- _Required action_
Among the entries below, one stretch runs from the line that contains "-- worst max-delay" through the line that contains "margin | 48.3% |". Repeat that stretch exactly, ends included, and only that.

···

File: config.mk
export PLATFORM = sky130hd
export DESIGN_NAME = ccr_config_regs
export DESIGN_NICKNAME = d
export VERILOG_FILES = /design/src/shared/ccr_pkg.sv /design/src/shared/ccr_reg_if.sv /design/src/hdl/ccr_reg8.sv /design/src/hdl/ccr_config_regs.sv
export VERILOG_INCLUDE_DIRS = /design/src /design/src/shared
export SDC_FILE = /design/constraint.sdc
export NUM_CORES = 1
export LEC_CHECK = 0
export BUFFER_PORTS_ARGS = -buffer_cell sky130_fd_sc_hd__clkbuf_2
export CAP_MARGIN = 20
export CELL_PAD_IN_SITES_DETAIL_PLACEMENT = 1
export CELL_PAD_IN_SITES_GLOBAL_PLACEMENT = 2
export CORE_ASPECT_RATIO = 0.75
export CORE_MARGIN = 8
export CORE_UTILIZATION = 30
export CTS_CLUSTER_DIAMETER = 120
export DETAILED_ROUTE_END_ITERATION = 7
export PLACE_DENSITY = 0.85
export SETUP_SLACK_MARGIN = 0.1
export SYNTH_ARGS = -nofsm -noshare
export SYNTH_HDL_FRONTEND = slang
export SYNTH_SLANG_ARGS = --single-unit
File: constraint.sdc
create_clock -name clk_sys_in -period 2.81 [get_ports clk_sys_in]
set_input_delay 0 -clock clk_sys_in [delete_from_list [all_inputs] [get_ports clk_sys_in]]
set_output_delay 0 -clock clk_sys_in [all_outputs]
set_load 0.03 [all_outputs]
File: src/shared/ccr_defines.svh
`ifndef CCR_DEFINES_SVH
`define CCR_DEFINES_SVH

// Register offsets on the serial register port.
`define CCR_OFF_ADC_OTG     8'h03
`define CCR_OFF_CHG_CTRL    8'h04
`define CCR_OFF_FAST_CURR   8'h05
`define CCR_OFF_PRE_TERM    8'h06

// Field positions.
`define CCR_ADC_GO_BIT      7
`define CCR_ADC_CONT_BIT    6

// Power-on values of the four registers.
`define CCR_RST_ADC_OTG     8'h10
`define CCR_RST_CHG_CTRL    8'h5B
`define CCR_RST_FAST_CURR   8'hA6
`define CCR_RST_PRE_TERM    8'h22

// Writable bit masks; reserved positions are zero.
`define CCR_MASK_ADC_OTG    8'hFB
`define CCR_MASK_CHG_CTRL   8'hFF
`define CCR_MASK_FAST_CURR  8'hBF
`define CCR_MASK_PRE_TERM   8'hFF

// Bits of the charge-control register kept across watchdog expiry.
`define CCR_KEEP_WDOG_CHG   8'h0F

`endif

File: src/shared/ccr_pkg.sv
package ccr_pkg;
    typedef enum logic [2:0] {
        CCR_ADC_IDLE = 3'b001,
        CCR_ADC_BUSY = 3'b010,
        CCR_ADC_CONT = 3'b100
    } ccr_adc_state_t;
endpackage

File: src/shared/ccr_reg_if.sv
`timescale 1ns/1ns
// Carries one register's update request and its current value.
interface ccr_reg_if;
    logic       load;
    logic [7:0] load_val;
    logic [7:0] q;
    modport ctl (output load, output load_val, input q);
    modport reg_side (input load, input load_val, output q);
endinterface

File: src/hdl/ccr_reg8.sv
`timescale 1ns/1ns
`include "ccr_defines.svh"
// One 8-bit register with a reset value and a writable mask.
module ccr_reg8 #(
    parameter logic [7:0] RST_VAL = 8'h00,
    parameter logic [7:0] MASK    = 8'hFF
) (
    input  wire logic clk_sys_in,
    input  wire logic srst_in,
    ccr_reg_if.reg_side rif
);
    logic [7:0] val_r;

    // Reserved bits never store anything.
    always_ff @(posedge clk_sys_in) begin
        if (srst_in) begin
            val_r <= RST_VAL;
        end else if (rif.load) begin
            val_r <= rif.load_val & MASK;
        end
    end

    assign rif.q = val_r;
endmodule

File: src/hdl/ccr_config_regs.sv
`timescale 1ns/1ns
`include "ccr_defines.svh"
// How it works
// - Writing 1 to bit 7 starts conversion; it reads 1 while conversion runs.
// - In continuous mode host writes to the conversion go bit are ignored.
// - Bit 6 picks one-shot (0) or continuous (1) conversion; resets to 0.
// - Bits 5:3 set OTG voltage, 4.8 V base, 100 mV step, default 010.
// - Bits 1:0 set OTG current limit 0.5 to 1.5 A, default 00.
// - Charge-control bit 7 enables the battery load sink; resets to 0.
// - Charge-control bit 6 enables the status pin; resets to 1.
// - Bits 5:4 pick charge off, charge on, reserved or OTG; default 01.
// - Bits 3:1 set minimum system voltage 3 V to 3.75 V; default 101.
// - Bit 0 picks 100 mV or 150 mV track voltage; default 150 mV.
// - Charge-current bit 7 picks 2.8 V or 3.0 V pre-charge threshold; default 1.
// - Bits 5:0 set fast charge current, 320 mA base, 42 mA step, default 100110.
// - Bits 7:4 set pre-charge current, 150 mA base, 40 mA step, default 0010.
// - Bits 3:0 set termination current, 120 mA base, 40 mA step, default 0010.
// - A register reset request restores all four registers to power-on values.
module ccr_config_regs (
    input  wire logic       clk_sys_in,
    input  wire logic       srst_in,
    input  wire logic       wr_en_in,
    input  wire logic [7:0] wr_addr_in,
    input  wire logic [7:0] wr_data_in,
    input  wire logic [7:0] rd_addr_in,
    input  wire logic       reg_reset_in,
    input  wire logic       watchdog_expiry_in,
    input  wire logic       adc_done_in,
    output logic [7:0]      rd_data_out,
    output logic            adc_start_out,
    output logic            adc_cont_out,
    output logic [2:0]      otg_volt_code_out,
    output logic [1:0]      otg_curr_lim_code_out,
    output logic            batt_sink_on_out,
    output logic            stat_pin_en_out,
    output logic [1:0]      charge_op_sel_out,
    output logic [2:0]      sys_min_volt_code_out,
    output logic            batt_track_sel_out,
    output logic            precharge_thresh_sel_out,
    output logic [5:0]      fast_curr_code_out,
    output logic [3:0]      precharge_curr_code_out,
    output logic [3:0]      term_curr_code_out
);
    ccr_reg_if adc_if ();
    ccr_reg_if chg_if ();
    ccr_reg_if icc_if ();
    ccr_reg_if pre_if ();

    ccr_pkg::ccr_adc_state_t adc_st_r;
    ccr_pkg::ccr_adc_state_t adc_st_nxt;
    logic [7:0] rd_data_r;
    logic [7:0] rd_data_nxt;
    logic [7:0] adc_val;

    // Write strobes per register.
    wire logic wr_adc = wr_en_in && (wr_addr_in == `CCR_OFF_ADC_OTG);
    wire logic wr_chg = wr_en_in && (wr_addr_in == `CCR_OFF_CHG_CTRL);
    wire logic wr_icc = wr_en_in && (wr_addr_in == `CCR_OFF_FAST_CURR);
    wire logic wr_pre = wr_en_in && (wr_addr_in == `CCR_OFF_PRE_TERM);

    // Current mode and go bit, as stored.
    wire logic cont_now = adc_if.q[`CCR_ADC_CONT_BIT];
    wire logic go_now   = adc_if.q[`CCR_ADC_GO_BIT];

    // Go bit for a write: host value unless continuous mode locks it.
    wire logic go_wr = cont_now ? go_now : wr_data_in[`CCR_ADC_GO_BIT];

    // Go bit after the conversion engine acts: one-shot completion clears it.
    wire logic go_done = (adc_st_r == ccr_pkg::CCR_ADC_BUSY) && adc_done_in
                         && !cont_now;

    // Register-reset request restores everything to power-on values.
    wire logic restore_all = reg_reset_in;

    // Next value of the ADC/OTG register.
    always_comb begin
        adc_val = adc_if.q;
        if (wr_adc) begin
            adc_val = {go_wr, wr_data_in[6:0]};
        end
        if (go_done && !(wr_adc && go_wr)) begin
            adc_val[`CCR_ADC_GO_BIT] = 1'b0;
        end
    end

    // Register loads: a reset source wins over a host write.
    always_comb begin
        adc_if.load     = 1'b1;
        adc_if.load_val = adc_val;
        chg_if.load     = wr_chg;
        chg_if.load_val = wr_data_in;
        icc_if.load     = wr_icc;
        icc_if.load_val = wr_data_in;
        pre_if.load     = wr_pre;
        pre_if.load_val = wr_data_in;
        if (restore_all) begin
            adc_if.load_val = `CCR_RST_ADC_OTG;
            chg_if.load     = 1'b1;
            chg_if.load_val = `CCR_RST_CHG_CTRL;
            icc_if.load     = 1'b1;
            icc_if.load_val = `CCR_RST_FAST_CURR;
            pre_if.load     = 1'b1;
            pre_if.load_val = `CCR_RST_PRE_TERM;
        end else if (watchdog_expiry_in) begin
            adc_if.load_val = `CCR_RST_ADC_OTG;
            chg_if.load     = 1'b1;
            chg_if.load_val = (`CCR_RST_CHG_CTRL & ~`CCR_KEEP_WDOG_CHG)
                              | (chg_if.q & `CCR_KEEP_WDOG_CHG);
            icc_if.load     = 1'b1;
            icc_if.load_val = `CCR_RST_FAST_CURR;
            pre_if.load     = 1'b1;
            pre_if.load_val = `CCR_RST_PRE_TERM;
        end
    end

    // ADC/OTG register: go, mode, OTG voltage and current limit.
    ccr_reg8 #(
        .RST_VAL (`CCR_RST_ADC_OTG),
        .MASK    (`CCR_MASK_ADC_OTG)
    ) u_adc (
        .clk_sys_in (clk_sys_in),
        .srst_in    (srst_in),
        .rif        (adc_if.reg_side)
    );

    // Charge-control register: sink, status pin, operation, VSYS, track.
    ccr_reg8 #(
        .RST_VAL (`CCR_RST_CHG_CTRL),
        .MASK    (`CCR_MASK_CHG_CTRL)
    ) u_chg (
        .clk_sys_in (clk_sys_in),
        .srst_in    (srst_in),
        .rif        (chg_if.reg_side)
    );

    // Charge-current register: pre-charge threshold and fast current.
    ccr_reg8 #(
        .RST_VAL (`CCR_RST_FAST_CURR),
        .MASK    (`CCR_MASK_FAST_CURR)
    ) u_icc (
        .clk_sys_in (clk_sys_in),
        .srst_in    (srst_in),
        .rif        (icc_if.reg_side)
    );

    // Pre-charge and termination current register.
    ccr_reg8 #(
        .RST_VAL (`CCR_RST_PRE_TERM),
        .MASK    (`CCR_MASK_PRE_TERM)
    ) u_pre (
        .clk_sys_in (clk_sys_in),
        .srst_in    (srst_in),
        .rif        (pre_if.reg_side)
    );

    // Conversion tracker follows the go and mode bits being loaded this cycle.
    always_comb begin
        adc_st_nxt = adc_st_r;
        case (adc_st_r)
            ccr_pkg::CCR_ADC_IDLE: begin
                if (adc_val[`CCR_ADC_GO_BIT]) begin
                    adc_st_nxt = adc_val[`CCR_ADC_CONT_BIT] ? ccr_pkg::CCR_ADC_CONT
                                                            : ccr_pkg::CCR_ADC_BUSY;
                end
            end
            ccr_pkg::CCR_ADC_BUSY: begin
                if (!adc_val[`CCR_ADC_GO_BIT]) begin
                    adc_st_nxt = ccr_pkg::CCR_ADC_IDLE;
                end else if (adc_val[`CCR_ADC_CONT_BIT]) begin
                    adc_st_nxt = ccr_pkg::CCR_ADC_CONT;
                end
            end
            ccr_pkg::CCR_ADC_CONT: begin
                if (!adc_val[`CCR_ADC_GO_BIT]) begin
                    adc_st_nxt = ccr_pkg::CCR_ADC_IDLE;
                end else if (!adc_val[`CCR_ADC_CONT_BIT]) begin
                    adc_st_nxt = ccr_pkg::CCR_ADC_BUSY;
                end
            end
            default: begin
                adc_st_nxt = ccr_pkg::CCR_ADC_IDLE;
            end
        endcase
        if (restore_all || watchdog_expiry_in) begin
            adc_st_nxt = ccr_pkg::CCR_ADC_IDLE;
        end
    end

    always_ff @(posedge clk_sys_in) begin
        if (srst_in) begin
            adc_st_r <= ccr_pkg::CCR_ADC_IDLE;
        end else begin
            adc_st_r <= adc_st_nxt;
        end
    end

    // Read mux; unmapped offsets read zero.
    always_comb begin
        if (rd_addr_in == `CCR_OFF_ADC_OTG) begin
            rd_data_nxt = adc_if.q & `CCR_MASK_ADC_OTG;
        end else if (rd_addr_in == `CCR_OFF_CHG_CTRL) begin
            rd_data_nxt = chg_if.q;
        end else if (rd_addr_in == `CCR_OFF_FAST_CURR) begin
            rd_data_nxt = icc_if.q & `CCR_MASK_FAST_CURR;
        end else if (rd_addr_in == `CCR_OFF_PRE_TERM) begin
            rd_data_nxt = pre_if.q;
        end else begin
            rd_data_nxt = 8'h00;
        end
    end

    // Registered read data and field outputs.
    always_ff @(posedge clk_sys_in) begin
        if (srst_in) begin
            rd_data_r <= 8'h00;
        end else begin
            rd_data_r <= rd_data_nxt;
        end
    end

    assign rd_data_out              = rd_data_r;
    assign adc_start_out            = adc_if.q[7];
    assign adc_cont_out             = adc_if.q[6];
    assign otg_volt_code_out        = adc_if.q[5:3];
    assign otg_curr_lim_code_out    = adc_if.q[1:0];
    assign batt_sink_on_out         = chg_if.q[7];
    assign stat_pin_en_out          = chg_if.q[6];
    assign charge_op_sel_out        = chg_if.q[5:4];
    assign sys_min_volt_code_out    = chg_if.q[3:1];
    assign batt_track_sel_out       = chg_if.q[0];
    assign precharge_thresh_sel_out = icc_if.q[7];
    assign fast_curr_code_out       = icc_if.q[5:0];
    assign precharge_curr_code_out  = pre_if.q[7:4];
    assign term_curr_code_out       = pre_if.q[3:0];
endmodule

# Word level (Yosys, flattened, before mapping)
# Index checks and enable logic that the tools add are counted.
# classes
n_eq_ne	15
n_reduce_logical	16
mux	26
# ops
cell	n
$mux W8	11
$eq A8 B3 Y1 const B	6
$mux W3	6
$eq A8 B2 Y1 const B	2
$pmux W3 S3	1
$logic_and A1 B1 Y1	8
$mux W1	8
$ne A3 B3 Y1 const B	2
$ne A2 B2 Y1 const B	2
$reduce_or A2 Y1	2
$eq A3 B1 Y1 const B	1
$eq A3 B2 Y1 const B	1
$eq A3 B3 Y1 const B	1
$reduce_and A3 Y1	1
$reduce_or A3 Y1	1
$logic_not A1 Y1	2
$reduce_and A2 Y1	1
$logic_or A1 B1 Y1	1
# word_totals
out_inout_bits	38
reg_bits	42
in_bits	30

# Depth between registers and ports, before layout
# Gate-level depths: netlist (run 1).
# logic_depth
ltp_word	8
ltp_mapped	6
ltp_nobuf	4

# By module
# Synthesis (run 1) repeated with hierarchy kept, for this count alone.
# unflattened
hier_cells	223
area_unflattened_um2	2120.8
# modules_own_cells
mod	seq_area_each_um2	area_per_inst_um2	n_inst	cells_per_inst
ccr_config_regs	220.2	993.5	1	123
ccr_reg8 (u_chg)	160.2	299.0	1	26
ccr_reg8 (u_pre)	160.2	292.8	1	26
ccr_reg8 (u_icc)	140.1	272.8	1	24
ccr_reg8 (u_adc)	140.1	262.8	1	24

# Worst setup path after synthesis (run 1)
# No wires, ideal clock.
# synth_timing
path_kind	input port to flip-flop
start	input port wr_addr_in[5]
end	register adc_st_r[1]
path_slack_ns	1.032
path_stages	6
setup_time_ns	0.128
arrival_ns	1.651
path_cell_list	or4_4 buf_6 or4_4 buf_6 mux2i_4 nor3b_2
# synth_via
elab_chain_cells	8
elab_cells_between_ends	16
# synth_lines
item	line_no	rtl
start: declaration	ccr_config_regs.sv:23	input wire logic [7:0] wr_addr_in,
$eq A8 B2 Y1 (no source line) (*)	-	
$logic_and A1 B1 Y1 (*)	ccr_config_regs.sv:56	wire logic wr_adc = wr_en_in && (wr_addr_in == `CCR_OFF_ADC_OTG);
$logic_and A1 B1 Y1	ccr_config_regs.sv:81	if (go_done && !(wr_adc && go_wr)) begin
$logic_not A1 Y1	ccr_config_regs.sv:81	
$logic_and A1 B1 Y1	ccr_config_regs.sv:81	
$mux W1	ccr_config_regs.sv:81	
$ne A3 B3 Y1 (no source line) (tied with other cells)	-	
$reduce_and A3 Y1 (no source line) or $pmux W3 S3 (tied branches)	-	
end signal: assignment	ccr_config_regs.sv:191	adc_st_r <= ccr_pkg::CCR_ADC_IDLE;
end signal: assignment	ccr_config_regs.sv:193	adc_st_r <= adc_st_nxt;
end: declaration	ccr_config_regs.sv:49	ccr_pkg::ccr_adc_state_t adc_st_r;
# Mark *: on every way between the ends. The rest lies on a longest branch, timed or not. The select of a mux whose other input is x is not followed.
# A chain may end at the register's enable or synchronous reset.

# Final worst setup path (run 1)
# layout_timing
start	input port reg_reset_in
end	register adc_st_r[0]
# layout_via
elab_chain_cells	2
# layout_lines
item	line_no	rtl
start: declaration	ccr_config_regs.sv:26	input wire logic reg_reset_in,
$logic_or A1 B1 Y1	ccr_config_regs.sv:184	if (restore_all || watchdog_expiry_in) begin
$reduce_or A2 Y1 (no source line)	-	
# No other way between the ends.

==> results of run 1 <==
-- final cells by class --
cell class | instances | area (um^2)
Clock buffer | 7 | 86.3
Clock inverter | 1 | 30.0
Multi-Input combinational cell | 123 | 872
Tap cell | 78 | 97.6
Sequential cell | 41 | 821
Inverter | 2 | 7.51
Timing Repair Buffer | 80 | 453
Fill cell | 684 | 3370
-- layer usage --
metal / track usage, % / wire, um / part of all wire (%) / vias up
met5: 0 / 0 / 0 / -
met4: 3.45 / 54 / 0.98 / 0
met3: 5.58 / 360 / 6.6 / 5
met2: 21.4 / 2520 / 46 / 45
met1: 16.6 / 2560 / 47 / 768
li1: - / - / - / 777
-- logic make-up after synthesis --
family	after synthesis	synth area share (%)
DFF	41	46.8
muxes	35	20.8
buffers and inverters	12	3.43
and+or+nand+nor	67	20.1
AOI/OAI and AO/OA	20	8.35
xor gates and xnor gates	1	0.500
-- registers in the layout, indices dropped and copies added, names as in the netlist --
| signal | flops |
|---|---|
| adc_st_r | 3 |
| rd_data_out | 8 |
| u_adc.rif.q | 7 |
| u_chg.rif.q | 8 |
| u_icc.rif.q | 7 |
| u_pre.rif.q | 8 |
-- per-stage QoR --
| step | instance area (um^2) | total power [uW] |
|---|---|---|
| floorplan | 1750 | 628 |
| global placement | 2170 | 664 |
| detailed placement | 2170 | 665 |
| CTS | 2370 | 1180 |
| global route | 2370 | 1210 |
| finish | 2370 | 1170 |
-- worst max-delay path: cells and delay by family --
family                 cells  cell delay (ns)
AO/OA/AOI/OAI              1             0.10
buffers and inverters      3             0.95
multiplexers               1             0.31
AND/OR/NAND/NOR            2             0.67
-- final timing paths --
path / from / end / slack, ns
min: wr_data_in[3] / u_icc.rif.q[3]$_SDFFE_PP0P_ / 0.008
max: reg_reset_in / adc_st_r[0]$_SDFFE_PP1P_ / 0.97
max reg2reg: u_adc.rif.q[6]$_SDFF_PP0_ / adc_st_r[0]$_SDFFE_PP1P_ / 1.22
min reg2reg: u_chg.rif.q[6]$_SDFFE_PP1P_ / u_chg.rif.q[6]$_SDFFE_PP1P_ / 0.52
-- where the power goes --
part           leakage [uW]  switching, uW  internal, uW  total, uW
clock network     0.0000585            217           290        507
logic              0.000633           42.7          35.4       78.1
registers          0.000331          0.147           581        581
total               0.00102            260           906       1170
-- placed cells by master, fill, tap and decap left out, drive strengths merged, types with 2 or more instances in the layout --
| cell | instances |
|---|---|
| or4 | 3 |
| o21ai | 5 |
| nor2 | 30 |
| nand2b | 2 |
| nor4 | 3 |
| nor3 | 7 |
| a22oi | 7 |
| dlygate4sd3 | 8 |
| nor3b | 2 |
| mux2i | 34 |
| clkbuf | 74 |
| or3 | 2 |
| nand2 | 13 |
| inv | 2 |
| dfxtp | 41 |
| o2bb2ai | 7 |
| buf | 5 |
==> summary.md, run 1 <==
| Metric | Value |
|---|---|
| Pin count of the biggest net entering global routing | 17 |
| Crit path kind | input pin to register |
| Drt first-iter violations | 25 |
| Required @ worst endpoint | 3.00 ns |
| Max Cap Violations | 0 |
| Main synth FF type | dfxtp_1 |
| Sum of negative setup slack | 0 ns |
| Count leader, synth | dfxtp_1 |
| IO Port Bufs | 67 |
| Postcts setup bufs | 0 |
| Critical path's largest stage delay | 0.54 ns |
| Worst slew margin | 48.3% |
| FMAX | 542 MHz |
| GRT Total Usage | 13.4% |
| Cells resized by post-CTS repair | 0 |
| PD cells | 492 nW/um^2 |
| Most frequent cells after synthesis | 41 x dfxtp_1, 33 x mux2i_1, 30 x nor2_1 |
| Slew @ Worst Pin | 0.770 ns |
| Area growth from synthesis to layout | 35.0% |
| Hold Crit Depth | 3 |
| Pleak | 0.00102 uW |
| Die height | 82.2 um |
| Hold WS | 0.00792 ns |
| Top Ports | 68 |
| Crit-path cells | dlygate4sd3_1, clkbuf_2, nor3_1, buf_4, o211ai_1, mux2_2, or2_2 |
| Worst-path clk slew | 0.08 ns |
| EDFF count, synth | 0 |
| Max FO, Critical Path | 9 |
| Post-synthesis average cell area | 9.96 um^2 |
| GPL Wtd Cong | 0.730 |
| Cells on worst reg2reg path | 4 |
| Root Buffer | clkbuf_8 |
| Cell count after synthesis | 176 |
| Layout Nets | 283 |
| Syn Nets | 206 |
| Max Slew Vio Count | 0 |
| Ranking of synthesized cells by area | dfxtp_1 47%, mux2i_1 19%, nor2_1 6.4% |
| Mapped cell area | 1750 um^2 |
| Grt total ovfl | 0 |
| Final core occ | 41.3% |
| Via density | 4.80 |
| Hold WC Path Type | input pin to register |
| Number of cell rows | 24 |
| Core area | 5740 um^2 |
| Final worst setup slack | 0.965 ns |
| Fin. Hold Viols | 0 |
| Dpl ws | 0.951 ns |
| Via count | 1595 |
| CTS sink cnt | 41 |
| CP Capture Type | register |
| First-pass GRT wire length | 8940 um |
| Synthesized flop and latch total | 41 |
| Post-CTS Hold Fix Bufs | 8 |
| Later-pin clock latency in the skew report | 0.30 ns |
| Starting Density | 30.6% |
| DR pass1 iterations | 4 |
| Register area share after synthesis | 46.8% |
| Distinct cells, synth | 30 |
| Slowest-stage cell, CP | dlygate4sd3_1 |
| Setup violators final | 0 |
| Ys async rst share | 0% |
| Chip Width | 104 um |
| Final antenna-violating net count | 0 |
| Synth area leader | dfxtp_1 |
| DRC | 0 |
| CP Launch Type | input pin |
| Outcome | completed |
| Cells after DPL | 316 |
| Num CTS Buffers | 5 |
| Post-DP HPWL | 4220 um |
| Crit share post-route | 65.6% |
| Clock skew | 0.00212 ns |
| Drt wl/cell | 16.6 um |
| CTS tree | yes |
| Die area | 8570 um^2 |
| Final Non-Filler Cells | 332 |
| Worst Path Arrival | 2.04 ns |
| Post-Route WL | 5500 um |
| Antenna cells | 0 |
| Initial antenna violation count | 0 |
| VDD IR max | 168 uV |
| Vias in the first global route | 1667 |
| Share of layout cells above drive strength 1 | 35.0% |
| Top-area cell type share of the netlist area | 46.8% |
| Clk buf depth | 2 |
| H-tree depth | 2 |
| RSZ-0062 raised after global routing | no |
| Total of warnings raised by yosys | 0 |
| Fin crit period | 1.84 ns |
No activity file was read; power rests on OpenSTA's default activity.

···

- _Reply_
-- worst max-delay path: cells and delay by family --
family                 cells  cell delay (ns)
AO/OA/AOI/OAI              1             0.10
buffers and inverters      3             0.95
multiplexers               1             0.31
AND/OR/NAND/NOR            2             0.67
-- final timing paths --
path / from / end / slack, ns
min: wr_data_in[3] / u_icc.rif.q[3]$_SDFFE_PP0P_ / 0.008
max: reg_reset_in / adc_st_r[0]$_SDFFE_PP1P_ / 0.97
max reg2reg: u_adc.rif.q[6]$_SDFF_PP0_ / adc_st_r[0]$_SDFFE_PP1P_ / 1.22
min reg2reg: u_chg.rif.q[6]$_SDFFE_PP1P_ / u_chg.rif.q[6]$_SDFFE_PP1P_ / 0.52
-- where the power goes --
part           leakage [uW]  switching, uW  internal, uW  total, uW
clock network     0.0000585            217           290        507
logic              0.000633           42.7          35.4       78.1
registers          0.000331          0.147           581        581
total               0.00102            260           906       1170
-- placed cells by master, fill, tap and decap left out, drive strengths merged, types with 2 or more instances in the layout --
| cell | instances |
|---|---|
| or4 | 3 |
| o21ai | 5 |
| nor2 | 30 |
| nand2b | 2 |
| nor4 | 3 |
| nor3 | 7 |
| a22oi | 7 |
| dlygate4sd3 | 8 |
| nor3b | 2 |
| mux2i | 34 |
| clkbuf | 74 |
| or3 | 2 |
| nand2 | 13 |
| inv | 2 |
| dfxtp | 41 |
| o2bb2ai | 7 |
| buf | 5 |
==> summary.md, run 1 <==
| Metric | Value |
|---|---|
| Pin count of the biggest net entering global routing | 17 |
| Crit path kind | input pin to register |
| Drt first-iter violations | 25 |
| Required @ worst endpoint | 3.00 ns |
| Max Cap Violations | 0 |
| Main synth FF type | dfxtp_1 |
| Sum of negative setup slack | 0 ns |
| Count leader, synth | dfxtp_1 |
| IO Port Bufs | 67 |
| Postcts setup bufs | 0 |
| Critical path's largest stage delay | 0.54 ns |
| Worst slew margin | 48.3% |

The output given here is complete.